The World Itself by Ulf Danielsson

world

By Michael Collins

In The World Itself Ulf Danielsson presents an engaging and varied array of material ranging from historical narratives of the development of mathematics and the hard sciences to entertaining anecdotes and intriguing thought experiments. These quite readable elements are employed to present a compelling worldview of scientific nonduality that grounds mathematical and experimental productions and results in human consciousness – and that consciousness itself in matter:

“It is clear that our biological nature is central to our view of the universe. Our consciousness is in our bodies, and the world we experience through our senses is created by our using organic systems that have evolved over millions of years. We are part of a living continuum that stretches back to the very simplest organisms. All of this is crucial to our understanding of the physical world – the only world that exists” (152-3).

The organic ground of consciousness is intertwined for Danielsson with the centrality of physics to human understanding of the universe, self-knowledge, and future prospects:

“It is not just that physics is the basis of everything; it is everything. I define physics as the study of the world itself in all of its aspects. It is a world of which we as organic beings form a part, and through evolution we have slowly become aware of ourselves as matter awakened from its eternal slumber. Physics is not about how a free and independent observer floats outside the world and observes it from a proper distance. Our organic bodies, all our thoughts, including the scientific models we create, are parts of the same world that we so desperately want to grasp. The physics I imagine must handle everything; nothing must be left aside. It is literally a matter of life and death” (23-4).

His description of human consciousness as contextualized both by its material ground and temporal emergence presents the basis for qualifying its scientific and mathematical discoveries. However, these conditions have the counterintuitive effect of illuminating the profundity of the breakthroughs humans have made, such as they are, improbable and fascinating evolutions of understanding all the more remarkable for being extracted from the vastness of all that remains opaque. All of this is possible only through the definitional openness of true scientific pursuit: “[E]verything is physics and…there is no reality outside of matter. But there is no reason to believe that we are even close to understanding what this world of matter is capable of” (20).
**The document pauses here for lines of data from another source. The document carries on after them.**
## flow/config.mk

```make
export PLATFORM = sky130hd
export DESIGN_NAME = aluormemmux
export DESIGN_NICKNAME = aluormemmux
export VERILOG_FILES = /design/flow/design.v
export SDC_FILE = /design/flow/constraint.sdc
export NUM_CORES = 4
export LEC_CHECK = 1
export CORE_AREA = 10 10 71 71
export DIE_AREA = 0 0 81 81
```

## flow/constraint.sdc

```tcl
current_design aluormemmux

set clk_period 1.0
set clk_io_pct 0.2

create_clock -name clk0 -period $clk_period

set non_clock_inputs [all_inputs -no_clocks]
set_input_delay [expr $clk_period * $clk_io_pct] -clock clk0 $non_clock_inputs
set_output_delay [expr $clk_period * $clk_io_pct] -clock clk0 [all_outputs]
```

## flow/design.v

```verilog
`timescale 1ns / 1ps
module aluormemmux (
  input [31:0] aluout,  
  input [31:0] ramout,  
  input wire aluormem,  
  output [31:0] regdatain  
);
assign regdatain = aluormem ? ramout : aluout;  
endmodule
```

## flow/run.sh

```bash
#!/bin/bash
# OpenROAD 26Q1-2900-gdf79404cd8, Yosys 0.63+post, stock flow scripts
make -C /OpenROAD-flow-scripts/flow DESIGN_CONFIG=/design/flow/config.mk WORK_HOME=/design/flow/orfs finish
```

==> results.sh <==
# flow metrics
export IMPL_status="finished with violations"
export IMPL_violations="setup timing"
export IMPL_place_congestion=0.844
export IMPL_placed_area_mm2=0.00153
export IMPL_first_iter_violations=4
export IMPL_ys_area_um2=544
export IMPL_comb_area_um2=480
export IMPL_drc_errors=0
export IMPL_grt_setup_unrepaired="yes"
export IMPL_layoutNonFillerInstCount=185
export IMPL_vias=708
export IMPL_drive_gt1_frac=0.533
export IMPL_p_per_area_mw_per_mm2=396
export IMPL_hpwl_um=2500
export IMPL_log_warning_count=34
export IMPL_nFillCells=361
export IMPL_syn_to_final_growth_pct=192
export IMPL_critical_path_class="input pin to primary output"
export IMPL_ir_worst_vdd_uv=161
export IMPL_routed_via_density=3.83
export IMPL_slew_headroom=0.945
export IMPL_drv_cap=0
export IMPL_ant_nets=0
export IMPL_grt_pass1_vias=758
export IMPL_antenna_found_initial=0
export IMPL_leakage_nw=0.861
export IMPL_initCoreUtil=0.150
export IMPL_detailedPlace_worstSlack_ps=-530
export IMPL_fin_util=0.437
export IMPL_worst_slew_pin_slew_ps=82.7
export IMPL_endpoint_kind="primary output"
export IMPL_critPathMaxFanout=1
export IMPL_io_pins=97
export IMPL_synth_cell_area_um2=544
export IMPL_chip_area_mm2=0.00656
export IMPL_worst_ep_arrival_time_ps=990
export IMPL_worstSetupStartpoint="aluout[2]"
export IMPL_first_pass_iters=2
export IMPL_timing_hold_violations_final=0
export IMPL_ys_seq_frac=0
export IMPL_synth_area_per_cell_um2=15.1
export IMPL_seq_cells=0
export IMPL_setup_viol=32
export IMPL_layout_setup_ws_ps=-185
export IMPL_final_max_slew_viol_count=0
export IMPL_yosysUniqueCellTypes=4
export IMPL_crit_path_start_kind="input pin"
export IMPL_crit_required_ps=800
export IMPL_portBuffers=97
export IMPL_hold_class="input pin to primary output"
export IMPL_hold_path_depth=3
export IMPL_rows=22
export IMPL_post_drt_wl_per_cell_um=15.2
export IMPL_min_to="regdatain[16]"
export IMPL_final_cell_area_mm2=0.00159
export IMPL_num_antenna_cells=0
export IMPL_grt_total_usage=0.0754
export IMPL_regArea_um2=0
export IMPL_ys_warn_count=0
export IMPL_tns_ps=-2970
export IMPL_grt_pass1_wl_um=4040
export IMPL_overflow=0
export IMPL_total_power_mw=0.629
export IMPL_drt_wl_total_um=2820
export IMPL_yosys_cells=36
export IMPL_die_height_um=81
export IMPL_grt_max_degree=11
export IMPL_whs_ps=702
export IMPL_hp_start="ramout[16]"
export IMPL_postSynthCellCount=36
export IMPL_place_inst=181
export IMPL_n_clock_buffer=0
export IMPL_period_used=1.19
export IMPL_core_area_mm2=0.00363
export IMPL_die_w_um=81
export IMPL_period_minus_slack_ps=1190
export IMPL_fmax_mhz=844
[design.v]
`timescale 1ns / 1ps
module registerfile( 
    input clk, reset, RL,  
    input [4:0] AA, BA, DA,  
    input [31:0] D,  
    output [31:0] A, B,  
    output reg [31:0] test
    );
    reg [31:0] regbank [31:0];  
    always @(*) begin
        test <= regbank[31];
        if(RL == 1) regbank[DA] <= D;  
    end
        assign A = regbank[AA];  
        assign B = regbank[BA];  
endmodule
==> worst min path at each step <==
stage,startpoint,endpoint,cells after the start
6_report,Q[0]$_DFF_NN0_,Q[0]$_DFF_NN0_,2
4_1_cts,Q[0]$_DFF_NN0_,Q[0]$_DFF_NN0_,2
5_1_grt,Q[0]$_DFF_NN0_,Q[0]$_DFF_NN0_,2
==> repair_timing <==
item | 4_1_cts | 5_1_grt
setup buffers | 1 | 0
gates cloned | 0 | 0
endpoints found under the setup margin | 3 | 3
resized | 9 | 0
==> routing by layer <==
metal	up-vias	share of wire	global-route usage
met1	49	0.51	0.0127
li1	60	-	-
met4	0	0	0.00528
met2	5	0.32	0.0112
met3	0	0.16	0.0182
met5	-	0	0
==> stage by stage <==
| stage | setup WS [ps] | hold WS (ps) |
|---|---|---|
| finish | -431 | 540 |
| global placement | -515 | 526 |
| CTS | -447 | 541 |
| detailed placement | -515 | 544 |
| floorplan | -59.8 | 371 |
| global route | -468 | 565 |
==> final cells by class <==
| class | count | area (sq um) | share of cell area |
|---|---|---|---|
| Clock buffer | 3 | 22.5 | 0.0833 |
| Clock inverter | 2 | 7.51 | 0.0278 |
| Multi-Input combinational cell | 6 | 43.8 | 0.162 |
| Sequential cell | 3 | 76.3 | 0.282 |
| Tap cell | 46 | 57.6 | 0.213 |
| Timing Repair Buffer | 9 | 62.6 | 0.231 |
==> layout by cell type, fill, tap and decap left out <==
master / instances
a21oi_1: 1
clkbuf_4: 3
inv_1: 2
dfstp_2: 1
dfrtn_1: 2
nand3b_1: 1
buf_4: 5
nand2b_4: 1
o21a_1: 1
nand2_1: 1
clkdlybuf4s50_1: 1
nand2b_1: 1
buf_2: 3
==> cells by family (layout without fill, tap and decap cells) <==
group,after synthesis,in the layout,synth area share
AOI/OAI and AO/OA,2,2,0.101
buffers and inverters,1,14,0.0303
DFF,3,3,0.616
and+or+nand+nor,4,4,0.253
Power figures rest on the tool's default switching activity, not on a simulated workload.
### design/flow/run.sh
#!/bin/bash
# OpenROAD 26Q1-2900-gdf79404cd8, Yosys 0.63+post, stock flow scripts
make -C /OpenROAD-flow-scripts/flow DESIGN_CONFIG=/design/flow/config.mk WORK_HOME=/design/flow/orfs finish
### design/flow/config.mk
export PLATFORM = sky130hd
export DESIGN_NAME = program_counter
export DESIGN_NICKNAME = program_counter
export VERILOG_FILES = /design/flow/design.v
export SDC_FILE = /design/flow/constraint.sdc
export NUM_CORES = 4
export LEC_CHECK = 1
export CORE_UTILIZATION = 30
### design/flow/constraint.sdc
current_design program_counter

set clk_period 2.7
set clk_io_pct 0.2

create_clock -name clk0 -period $clk_period [get_ports {clock}]

set non_clock_inputs [all_inputs -no_clocks]
set_input_delay [expr $clk_period * $clk_io_pct] -clock clk0 $non_clock_inputs
set_output_delay [expr $clk_period * $clk_io_pct] -clock clk0 [all_outputs]
### design/flow/design.v
module program_counter
#(
    parameter DATA_WIDTH = 32,
    parameter INIT = 32'h0
)
(
    input wire clear,          
    input wire clock,          
    input wire enable,         
    input wire inc_PC,         
    output reg [DATA_WIDTH-1:0] pc_out  
);
reg [DATA_WIDTH-1:0] pc_reg;
initial pc_reg = INIT;
always @(posedge clock or posedge clear) begin
    if (clear) begin
        pc_reg <= INIT;
    end
    else if (enable && inc_PC) begin
        pc_reg <= pc_reg + 1;
    end
end
assign pc_out = pc_reg;
endmodule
The structure of the book, accordingly, forms a sort of scientific parallel of negative theology, systematically arguing against views and suppositions that impinge upon these central claims – and centering openness to all that we cannot yet know. One such gap lies between scientific knowledge, itself a product in each instance of its own experimental or theoretical intentions and specifications, and the world it seeks to describe. Danielsson cautions against forgetting that our means of exploring such questions are qualified by the influence of their very practices upon their subjects:

“To be able to talk about measurements, we must separate the object from the rest of the world and put it in focus. The connection to the surrounding universe causes information about the system to leak and be lost. In this way, chance and probability creep in. If we were to abstain from measuring anything at all, our quantum mechanical description of the universe would be completely deterministic. The price we would have to pay is that nothing would actually happen within the framework of our model” (50-1).

This grounding in practical realities opens to moral implications for scientific pursuits that are not too difficult, with reflection, to adapt to other kinds and uses of models and world building:

“The way we translate between a scientific model and the real world is not trivial at all, but something that is rarely discussed and often actively ignored. Instead, we tend to take for granted that our mathematical theories can be identified with the world itself. Not only is it seen to be practically irrelevant to maintain the distinction; the claim is that the identification of the model with what actually exists says something profound about the world” (149). Danielsson holds that such collapsing of object and description must make way for a more interactive mode of engagement with the physical world, one that does not foreclose ongoing disclosure from the unknown.

In a parallel argument, he calls for clear differentiation between mechanistic modes of reproduction and understanding and the biological functioning of human genetics and consciousness. This integral point underscores both the biological basis of consciousness and the centrality of physics to our understanding of it and the world: “The necessary code key is housed by the complete cellular system that reads and interprets the code and realizes it as a physically living organism. Without cells that can read the code, the DNA molecule remains meaningless” (36). Here, as well, Danielsson seamlessly connects microcosmic biological mysteries with a larger context that locates us – all of us, even those of us who are just here to learn as readers – within vast expanses of time as the quite temporary investigators of such nuances of the physical world: “There is no clear boundary between the code and that which interprets the code. The genome does not consist of intangible information. It consists of matter and is part of a cellular system that has evolved over billions of years without a need to fit into simplified models” (39). The objects of our inquiries contain the beings undertaking them. Our understanding is quite small, and yet therefore we are await more intricate development: In precisely the fact that we have so much yet to learn lies Danielsson’s source of inspiration.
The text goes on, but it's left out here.